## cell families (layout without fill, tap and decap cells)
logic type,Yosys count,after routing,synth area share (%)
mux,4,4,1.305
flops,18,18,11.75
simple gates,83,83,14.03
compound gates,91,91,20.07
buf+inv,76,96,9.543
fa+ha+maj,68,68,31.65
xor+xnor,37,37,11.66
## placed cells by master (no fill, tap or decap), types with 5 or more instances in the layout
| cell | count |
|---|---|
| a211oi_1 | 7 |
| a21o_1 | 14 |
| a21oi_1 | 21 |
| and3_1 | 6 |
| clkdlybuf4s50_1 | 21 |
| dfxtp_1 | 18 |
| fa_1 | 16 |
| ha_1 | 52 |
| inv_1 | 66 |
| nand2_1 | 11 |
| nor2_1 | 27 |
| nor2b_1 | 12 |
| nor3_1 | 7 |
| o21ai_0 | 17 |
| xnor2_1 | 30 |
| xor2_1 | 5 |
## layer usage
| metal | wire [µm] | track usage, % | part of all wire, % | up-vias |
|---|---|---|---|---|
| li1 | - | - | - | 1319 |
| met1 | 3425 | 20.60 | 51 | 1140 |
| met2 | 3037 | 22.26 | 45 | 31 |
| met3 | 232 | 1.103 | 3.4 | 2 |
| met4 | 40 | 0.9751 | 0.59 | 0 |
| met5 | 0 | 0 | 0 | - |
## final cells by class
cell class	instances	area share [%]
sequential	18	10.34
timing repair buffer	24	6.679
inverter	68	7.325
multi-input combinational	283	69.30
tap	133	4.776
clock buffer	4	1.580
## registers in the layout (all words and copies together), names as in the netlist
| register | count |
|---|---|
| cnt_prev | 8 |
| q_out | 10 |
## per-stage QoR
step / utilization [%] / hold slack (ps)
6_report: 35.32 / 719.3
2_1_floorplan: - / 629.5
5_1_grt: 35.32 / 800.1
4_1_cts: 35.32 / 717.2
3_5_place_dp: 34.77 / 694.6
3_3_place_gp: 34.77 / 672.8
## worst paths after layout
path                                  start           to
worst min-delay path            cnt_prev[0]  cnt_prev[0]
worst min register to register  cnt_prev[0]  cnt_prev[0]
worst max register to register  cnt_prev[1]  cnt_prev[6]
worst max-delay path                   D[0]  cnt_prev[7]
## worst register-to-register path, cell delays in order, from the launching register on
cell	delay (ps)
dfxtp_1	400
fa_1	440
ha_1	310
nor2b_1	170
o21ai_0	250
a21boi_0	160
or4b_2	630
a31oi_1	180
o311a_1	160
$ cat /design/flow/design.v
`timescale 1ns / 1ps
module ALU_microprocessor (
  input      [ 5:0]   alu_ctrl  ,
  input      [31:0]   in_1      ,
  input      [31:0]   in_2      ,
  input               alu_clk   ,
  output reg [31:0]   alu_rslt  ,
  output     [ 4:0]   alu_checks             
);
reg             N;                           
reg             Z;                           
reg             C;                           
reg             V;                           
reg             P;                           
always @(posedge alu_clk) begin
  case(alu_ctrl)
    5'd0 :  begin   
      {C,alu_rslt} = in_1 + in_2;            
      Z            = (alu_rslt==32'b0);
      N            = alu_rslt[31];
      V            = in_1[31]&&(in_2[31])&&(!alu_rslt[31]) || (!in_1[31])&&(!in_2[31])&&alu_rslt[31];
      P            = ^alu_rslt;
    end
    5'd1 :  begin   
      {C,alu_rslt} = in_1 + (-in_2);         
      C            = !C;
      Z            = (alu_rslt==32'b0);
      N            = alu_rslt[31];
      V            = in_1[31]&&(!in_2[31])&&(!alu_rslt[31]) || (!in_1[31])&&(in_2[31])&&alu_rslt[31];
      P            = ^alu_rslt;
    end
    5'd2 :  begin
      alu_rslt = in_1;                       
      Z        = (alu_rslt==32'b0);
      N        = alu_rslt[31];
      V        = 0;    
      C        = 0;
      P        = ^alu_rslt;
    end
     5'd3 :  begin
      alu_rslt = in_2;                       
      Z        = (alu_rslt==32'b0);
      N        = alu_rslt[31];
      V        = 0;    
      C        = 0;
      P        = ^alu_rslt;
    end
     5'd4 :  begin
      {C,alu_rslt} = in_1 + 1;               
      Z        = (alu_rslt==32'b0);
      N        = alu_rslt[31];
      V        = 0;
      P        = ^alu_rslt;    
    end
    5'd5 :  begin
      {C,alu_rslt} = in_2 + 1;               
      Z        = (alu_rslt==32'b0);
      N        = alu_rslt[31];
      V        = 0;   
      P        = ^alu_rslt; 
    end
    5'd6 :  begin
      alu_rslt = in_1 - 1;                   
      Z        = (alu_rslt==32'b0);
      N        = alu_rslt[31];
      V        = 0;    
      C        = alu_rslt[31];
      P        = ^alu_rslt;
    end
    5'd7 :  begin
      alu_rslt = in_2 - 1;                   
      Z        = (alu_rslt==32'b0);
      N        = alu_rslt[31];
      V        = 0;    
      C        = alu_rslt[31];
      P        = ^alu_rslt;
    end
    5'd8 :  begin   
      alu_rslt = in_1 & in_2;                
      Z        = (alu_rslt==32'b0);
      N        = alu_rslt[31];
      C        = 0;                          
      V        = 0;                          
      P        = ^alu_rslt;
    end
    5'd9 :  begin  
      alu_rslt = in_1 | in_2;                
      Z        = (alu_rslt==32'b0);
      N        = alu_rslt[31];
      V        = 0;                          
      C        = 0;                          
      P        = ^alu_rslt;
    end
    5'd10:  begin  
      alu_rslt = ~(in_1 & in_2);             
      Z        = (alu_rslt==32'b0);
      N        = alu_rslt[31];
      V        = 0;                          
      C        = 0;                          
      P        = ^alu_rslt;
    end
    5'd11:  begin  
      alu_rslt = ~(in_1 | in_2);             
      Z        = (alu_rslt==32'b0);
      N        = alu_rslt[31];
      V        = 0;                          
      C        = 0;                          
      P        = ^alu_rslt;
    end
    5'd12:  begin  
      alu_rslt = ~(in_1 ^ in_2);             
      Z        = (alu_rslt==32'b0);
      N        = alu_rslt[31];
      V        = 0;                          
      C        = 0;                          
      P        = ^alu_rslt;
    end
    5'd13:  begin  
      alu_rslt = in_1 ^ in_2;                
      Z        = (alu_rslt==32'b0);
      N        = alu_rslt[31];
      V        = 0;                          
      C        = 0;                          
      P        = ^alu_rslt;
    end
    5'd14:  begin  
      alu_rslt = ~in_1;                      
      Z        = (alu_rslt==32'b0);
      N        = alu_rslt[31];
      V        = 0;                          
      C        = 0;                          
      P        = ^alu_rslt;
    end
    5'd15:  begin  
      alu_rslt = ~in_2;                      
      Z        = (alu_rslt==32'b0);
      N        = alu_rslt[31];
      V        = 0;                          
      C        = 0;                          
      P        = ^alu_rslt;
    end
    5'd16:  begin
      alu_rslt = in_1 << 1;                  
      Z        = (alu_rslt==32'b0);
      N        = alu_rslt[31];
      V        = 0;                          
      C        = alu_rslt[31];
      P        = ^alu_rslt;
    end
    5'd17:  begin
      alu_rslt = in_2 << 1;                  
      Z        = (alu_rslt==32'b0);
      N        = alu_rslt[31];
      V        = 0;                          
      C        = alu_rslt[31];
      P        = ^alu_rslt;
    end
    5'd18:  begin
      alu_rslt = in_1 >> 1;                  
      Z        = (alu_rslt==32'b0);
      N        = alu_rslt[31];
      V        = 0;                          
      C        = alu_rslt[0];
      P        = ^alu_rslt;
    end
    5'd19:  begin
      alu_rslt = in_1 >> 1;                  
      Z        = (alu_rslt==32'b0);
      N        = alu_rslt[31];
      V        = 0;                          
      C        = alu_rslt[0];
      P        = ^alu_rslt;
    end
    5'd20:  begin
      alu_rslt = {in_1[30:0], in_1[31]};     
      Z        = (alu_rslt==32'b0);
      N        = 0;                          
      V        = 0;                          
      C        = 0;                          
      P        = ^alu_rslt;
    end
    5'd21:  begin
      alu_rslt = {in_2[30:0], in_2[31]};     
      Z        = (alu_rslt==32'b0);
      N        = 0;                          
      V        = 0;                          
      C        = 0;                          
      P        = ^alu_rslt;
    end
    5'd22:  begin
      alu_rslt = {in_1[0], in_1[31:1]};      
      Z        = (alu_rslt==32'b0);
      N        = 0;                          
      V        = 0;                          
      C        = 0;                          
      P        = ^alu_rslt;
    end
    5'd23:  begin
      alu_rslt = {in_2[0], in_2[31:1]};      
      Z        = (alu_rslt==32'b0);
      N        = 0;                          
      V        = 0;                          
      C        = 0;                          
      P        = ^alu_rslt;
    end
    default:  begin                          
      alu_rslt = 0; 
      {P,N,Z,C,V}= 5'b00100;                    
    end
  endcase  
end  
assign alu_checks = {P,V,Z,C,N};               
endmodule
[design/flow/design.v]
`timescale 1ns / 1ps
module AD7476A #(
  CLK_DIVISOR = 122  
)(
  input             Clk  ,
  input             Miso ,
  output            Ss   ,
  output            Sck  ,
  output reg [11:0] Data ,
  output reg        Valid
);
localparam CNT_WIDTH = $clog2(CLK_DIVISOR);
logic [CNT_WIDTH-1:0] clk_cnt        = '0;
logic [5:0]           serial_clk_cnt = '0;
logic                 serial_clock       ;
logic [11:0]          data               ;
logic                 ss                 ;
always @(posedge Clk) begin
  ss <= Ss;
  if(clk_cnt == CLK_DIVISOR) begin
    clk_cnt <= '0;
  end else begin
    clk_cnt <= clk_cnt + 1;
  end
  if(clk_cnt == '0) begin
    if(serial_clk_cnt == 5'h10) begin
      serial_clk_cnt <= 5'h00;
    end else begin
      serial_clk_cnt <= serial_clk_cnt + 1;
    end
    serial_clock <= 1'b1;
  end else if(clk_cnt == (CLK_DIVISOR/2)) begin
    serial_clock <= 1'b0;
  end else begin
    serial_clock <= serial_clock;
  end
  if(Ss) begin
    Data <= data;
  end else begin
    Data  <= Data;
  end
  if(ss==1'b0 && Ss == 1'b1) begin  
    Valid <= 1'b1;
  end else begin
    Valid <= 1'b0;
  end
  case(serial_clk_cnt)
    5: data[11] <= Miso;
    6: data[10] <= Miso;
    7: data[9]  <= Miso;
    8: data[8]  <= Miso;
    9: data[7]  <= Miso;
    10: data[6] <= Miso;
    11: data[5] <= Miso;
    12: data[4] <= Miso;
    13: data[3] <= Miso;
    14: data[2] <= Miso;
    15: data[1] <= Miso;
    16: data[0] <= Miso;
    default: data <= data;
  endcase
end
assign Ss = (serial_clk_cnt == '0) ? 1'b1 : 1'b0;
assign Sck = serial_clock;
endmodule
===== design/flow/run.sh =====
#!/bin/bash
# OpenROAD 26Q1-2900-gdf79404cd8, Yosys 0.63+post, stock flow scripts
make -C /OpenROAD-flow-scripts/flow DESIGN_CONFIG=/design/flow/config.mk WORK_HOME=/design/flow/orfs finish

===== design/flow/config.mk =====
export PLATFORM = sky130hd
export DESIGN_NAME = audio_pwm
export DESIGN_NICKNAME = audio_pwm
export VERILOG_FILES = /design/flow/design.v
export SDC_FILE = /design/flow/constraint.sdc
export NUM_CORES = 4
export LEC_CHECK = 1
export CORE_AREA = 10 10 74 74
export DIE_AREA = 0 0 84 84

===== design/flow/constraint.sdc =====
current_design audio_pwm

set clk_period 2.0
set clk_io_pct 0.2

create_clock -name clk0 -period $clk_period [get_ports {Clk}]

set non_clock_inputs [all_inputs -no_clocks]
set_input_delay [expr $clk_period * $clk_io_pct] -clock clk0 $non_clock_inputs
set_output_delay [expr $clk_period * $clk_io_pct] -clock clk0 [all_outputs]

--

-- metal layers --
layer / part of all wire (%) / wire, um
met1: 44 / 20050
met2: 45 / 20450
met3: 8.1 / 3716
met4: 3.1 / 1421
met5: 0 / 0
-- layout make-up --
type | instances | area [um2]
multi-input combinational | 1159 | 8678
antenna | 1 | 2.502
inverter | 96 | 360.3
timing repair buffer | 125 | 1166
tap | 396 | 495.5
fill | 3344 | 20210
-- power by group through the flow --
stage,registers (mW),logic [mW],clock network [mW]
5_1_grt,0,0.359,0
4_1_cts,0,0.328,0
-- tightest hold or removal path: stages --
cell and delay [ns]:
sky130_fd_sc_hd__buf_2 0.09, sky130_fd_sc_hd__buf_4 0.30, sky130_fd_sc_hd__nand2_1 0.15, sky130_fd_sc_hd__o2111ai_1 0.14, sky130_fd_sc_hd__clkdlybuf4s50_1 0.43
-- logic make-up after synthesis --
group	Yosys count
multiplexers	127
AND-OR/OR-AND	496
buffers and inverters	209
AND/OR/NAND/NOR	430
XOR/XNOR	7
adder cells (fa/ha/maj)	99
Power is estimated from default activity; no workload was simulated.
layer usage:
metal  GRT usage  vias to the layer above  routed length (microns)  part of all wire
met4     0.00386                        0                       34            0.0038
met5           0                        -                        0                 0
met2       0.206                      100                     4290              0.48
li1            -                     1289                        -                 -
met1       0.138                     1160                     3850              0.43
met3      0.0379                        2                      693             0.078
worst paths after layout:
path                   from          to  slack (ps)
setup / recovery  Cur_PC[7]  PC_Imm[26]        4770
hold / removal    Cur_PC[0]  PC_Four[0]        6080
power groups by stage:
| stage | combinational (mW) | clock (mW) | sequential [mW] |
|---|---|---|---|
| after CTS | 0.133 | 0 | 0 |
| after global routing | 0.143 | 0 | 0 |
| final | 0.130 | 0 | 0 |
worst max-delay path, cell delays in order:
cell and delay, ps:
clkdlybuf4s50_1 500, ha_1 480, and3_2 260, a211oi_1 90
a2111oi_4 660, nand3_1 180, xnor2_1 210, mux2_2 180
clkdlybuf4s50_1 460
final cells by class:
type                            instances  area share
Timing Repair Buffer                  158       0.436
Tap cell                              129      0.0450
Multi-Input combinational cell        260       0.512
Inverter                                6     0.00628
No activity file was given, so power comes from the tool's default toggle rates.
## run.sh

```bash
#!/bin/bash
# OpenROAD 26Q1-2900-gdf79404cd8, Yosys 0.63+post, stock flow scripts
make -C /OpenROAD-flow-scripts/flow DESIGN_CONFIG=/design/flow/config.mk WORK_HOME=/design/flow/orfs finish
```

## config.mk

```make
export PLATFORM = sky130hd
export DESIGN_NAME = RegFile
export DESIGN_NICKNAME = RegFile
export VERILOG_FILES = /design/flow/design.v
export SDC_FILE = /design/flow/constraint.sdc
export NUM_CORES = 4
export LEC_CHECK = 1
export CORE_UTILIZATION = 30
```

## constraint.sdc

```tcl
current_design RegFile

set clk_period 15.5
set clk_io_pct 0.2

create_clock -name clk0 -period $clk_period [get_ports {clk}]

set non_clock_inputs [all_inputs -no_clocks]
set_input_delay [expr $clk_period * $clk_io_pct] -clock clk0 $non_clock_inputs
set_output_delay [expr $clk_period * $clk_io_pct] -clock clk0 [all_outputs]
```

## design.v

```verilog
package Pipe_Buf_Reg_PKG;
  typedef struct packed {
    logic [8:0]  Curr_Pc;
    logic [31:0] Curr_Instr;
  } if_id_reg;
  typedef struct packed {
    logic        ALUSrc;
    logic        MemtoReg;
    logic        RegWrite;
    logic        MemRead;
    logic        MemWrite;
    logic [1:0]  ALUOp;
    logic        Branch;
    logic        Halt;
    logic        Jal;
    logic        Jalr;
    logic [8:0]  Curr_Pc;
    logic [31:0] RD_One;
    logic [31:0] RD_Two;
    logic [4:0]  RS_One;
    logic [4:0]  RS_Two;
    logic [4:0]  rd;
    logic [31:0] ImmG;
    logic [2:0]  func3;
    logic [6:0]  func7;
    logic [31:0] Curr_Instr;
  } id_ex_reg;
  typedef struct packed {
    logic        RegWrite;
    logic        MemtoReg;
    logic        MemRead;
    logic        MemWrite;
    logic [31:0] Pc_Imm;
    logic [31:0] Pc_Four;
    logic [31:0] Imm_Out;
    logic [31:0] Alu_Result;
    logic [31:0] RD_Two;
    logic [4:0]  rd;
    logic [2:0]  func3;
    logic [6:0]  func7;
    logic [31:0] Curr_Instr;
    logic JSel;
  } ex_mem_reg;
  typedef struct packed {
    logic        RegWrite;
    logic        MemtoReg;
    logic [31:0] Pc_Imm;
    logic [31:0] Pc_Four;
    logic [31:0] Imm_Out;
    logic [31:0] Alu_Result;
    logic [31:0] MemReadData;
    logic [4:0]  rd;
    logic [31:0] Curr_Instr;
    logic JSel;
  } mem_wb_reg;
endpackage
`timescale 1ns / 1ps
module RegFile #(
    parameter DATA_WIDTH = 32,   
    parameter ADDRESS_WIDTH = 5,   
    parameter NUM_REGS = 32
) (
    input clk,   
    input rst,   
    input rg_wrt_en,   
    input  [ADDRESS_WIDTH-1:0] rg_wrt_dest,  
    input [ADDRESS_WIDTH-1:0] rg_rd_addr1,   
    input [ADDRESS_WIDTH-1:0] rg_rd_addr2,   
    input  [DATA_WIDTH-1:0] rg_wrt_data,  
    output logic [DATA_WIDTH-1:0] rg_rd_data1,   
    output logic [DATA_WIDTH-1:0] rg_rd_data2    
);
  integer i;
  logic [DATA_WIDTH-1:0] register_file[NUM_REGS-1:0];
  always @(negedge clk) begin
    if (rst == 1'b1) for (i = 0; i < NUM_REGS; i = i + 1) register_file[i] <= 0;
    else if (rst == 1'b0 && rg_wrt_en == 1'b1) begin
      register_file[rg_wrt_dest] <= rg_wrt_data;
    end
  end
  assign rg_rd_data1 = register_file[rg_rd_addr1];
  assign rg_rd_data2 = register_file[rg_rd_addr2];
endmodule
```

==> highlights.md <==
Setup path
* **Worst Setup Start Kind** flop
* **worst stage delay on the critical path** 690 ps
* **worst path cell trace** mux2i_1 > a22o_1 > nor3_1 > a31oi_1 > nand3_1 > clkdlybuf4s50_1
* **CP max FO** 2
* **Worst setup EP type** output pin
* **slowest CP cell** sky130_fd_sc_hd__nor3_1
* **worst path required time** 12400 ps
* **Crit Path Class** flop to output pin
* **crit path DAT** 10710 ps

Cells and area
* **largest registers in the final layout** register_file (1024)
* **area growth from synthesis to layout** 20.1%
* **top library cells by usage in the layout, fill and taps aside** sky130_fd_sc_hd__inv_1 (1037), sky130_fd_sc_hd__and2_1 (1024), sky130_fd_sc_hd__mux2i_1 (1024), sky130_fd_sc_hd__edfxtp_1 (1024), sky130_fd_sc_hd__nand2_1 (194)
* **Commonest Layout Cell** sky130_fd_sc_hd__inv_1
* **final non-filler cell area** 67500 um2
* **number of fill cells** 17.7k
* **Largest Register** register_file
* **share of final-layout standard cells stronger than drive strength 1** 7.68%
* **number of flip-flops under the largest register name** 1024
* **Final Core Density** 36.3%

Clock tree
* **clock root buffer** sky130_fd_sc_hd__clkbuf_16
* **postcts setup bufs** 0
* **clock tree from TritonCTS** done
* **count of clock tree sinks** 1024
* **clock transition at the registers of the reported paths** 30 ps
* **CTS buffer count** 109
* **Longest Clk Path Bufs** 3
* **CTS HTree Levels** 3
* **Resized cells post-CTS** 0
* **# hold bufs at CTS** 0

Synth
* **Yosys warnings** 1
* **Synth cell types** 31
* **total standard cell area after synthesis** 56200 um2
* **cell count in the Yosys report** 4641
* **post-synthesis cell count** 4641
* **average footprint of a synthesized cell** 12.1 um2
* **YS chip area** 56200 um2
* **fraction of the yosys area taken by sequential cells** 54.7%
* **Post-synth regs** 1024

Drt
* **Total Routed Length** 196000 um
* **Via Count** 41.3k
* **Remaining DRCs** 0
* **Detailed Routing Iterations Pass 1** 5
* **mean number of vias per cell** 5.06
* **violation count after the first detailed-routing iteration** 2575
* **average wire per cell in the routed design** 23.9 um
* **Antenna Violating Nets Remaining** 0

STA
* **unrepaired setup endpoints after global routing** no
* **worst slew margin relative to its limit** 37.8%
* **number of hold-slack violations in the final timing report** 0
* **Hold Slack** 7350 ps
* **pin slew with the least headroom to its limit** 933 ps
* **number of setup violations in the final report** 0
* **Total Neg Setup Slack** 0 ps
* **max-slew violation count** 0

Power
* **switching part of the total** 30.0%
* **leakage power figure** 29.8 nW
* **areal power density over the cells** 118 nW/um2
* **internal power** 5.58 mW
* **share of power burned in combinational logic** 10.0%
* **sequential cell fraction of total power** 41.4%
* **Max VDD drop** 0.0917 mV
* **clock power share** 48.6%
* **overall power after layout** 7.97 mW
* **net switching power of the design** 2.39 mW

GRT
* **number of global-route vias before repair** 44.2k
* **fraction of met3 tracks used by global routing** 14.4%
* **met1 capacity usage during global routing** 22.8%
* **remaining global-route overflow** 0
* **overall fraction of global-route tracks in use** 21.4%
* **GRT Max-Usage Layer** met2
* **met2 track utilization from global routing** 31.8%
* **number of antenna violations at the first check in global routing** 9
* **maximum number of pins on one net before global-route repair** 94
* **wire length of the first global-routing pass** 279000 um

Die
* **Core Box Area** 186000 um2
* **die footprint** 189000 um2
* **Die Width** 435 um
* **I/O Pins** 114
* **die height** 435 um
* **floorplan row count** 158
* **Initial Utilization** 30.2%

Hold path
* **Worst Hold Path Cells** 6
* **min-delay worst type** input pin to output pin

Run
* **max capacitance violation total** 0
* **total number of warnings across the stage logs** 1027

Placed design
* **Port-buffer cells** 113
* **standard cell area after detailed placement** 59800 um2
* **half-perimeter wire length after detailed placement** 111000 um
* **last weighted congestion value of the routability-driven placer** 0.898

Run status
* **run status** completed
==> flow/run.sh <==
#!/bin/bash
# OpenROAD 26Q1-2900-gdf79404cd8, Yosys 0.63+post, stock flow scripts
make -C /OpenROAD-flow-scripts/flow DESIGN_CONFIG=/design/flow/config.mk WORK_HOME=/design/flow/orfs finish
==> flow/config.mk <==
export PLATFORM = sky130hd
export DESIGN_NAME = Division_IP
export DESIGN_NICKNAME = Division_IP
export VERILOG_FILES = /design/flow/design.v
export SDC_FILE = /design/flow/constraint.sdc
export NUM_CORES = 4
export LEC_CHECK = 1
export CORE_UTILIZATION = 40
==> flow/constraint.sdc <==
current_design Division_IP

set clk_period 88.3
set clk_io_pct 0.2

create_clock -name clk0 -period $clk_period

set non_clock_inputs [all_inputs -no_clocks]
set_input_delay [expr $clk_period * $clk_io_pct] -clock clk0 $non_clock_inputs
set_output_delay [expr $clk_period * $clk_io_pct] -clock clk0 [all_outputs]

--

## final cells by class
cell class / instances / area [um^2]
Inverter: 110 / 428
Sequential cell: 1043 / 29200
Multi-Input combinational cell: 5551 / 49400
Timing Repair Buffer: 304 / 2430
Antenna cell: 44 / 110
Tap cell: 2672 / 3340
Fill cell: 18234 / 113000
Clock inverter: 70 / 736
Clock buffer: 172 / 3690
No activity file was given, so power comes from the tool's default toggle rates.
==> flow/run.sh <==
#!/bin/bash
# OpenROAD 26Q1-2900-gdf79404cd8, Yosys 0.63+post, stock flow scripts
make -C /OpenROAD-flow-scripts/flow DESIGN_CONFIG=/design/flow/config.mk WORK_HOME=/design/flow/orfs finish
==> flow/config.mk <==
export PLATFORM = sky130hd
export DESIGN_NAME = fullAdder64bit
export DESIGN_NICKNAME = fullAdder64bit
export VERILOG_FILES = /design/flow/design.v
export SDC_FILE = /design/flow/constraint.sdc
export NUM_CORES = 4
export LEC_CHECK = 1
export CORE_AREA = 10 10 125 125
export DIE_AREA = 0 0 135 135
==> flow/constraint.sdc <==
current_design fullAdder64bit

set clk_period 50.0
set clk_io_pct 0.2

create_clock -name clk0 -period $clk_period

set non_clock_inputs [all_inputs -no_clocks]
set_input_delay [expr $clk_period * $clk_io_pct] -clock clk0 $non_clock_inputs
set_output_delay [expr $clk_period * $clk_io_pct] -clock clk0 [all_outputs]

■ Task directions
Gather all lines with the string "instances" from the data.

■ Result of the task
## placed cells by master (no fill, tap or decap), types with 5 or more instances in the layout
cell class	instances	area share [%]
type | instances | area [um2]
type                            instances  area share
cell class / instances / area [um^2]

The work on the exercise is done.